Set down a word-for-word copy of the data below, limited to the lines from the first through the line with "At most, simulation".

━━━ Information provided ━━━

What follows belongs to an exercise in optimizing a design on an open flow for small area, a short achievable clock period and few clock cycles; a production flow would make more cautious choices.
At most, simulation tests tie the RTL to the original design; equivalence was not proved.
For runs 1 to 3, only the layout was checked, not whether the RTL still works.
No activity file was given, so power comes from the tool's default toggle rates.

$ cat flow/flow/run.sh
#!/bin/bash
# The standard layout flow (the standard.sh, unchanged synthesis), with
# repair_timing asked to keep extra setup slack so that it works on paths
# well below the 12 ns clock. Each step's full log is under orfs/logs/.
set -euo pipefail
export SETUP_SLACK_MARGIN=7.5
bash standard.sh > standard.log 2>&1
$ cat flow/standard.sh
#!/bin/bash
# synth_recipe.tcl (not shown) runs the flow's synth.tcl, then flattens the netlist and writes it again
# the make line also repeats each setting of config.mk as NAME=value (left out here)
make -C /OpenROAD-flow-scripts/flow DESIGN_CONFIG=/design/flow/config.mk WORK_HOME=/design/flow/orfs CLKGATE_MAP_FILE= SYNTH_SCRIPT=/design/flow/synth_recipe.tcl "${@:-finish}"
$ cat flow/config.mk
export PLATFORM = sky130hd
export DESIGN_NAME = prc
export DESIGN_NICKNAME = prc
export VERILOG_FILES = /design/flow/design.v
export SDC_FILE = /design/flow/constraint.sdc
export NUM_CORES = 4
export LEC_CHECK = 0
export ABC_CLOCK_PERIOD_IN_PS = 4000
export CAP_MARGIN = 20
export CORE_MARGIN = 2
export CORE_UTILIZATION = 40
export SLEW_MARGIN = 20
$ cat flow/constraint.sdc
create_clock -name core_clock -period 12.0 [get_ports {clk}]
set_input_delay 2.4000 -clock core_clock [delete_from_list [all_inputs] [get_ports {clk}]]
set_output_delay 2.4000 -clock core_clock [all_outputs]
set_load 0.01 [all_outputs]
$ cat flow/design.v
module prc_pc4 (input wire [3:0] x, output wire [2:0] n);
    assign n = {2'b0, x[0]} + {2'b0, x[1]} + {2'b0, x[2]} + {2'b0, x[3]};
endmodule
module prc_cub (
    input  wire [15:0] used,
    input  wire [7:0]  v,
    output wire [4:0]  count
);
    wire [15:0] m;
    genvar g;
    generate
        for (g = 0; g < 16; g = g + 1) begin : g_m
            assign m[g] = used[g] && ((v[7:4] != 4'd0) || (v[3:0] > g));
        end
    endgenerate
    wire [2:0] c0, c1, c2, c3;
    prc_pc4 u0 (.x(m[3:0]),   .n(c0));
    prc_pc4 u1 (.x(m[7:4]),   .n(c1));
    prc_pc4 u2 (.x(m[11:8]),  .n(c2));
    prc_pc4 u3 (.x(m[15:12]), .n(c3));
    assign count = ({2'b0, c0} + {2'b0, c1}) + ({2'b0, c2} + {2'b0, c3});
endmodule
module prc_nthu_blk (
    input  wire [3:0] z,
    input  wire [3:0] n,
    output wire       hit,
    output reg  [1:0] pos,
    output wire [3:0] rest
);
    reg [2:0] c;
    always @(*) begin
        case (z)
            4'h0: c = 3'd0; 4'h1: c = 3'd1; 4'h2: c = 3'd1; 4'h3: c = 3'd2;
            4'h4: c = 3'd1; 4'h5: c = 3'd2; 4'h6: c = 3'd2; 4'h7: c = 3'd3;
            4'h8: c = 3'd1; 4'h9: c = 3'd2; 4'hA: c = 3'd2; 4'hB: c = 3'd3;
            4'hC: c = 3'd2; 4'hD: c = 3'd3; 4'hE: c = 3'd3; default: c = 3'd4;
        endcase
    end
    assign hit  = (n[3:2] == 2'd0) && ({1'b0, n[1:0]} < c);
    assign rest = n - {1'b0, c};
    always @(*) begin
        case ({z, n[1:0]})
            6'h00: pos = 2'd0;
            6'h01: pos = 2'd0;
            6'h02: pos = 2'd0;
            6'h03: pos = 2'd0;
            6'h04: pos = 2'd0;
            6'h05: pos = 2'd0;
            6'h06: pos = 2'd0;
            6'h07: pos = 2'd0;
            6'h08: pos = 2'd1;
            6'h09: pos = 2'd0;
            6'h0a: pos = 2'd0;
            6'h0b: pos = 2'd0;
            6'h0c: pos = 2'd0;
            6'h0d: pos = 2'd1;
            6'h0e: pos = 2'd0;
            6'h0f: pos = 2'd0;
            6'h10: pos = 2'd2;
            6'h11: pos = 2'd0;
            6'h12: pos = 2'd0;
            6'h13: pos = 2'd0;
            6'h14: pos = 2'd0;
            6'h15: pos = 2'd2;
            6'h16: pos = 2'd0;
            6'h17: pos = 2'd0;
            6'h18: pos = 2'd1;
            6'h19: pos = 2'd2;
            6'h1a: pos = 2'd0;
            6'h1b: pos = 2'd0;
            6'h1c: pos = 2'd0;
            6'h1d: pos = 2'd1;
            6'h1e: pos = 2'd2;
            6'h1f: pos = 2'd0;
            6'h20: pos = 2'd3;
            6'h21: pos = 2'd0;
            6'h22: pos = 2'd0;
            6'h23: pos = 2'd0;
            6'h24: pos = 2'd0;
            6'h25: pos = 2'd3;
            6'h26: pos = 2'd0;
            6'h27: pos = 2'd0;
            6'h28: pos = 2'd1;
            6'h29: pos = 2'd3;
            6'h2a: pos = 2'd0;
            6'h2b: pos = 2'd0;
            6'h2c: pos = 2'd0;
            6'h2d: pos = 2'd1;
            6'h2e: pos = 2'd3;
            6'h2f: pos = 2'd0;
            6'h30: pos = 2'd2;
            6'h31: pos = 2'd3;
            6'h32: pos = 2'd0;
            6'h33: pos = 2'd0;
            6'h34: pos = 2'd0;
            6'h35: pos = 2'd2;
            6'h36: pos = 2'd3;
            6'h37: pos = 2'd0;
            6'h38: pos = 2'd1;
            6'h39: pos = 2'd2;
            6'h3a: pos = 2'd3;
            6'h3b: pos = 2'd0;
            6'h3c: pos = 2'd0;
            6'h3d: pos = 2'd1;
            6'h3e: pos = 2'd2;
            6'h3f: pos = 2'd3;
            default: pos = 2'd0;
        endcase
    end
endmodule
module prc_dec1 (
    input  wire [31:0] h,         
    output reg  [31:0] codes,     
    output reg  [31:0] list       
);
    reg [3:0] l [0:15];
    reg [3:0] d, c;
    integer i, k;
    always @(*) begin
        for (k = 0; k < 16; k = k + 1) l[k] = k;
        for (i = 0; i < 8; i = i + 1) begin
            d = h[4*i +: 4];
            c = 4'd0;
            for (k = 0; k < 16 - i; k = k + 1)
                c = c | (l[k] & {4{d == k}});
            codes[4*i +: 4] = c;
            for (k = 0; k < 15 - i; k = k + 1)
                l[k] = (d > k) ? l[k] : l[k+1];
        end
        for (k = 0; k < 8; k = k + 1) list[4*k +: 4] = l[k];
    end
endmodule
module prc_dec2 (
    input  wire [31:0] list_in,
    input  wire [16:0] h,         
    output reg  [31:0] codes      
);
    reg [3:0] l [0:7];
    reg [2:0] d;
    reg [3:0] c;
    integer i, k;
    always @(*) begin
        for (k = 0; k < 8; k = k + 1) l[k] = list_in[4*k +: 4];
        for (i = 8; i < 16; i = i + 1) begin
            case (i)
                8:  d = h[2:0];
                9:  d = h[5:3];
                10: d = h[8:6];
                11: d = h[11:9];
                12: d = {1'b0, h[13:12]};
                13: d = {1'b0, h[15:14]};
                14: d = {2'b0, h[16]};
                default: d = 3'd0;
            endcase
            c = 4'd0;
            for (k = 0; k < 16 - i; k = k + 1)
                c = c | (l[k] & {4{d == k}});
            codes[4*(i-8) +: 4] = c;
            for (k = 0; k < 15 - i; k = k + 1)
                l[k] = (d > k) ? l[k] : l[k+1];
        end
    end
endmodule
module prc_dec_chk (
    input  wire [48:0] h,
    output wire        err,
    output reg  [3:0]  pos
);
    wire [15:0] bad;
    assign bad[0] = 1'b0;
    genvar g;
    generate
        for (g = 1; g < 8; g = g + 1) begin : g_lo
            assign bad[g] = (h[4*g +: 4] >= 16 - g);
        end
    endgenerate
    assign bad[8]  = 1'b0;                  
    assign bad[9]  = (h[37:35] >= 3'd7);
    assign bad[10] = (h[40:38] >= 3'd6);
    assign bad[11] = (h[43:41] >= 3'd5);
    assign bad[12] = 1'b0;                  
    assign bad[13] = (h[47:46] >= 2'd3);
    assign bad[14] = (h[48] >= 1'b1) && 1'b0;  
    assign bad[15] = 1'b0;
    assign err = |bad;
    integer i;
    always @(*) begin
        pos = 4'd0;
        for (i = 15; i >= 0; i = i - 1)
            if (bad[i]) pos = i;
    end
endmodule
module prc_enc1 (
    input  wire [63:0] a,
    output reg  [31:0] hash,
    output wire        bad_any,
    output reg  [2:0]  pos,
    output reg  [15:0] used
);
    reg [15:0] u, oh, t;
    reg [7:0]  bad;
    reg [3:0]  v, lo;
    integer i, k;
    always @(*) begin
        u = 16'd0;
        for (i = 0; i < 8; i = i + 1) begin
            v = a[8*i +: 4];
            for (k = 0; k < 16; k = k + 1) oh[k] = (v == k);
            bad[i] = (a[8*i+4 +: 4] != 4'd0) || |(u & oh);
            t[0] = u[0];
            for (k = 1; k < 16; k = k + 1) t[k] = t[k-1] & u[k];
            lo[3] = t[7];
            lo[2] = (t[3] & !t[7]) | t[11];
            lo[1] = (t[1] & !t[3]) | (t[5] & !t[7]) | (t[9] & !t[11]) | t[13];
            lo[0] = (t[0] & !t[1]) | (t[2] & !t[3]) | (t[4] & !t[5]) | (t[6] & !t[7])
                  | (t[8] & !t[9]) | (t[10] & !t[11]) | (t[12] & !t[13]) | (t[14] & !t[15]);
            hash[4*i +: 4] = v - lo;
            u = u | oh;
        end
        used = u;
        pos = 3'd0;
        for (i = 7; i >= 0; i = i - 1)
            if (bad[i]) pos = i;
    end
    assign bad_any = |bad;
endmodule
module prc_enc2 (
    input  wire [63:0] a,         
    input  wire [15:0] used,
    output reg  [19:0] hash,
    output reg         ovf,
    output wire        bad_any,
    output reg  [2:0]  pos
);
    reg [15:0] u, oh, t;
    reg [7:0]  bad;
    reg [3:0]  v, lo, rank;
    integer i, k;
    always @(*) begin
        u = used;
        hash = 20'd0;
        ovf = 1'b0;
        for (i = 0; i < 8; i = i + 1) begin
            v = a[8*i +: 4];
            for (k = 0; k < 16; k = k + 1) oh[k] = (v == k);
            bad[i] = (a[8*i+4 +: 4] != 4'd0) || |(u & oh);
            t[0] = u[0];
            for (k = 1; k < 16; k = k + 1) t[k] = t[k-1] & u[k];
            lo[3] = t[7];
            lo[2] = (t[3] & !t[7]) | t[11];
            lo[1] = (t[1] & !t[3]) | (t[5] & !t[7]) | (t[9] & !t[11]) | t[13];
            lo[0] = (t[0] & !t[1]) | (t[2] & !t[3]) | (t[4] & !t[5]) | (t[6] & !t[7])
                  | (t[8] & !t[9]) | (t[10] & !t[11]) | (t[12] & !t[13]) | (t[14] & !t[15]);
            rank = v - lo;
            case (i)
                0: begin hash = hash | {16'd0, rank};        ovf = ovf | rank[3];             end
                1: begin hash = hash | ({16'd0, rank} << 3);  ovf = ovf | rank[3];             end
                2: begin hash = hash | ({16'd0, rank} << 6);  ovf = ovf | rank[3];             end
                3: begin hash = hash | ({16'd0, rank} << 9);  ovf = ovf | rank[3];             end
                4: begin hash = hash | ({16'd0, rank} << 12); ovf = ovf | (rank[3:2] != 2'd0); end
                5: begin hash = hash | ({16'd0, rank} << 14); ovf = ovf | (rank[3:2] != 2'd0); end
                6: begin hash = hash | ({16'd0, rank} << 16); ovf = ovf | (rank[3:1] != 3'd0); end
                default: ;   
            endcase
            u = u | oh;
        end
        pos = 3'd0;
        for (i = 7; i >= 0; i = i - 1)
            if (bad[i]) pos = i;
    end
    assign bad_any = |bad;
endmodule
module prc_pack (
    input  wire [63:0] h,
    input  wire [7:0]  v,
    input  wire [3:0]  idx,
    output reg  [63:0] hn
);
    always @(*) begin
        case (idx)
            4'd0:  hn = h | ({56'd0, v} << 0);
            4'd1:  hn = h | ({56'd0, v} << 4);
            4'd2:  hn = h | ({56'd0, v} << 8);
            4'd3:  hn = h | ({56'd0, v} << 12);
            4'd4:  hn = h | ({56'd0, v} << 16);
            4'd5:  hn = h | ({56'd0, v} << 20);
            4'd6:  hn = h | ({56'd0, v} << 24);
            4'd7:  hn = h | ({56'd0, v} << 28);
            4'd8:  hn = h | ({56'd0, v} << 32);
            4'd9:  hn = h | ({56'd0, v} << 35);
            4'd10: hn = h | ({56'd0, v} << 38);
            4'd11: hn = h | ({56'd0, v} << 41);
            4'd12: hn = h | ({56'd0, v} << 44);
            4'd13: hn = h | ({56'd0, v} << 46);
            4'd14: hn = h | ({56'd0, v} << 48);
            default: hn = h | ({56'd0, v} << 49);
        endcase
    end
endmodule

━━━

■ Solution
What follows belongs to an exercise in optimizing a design on an open flow for small area, a short achievable clock period and few clock cycles; a production flow would make more cautious choices.
At most, simulation tests tie the RTL to the original design; equivalence was not proved.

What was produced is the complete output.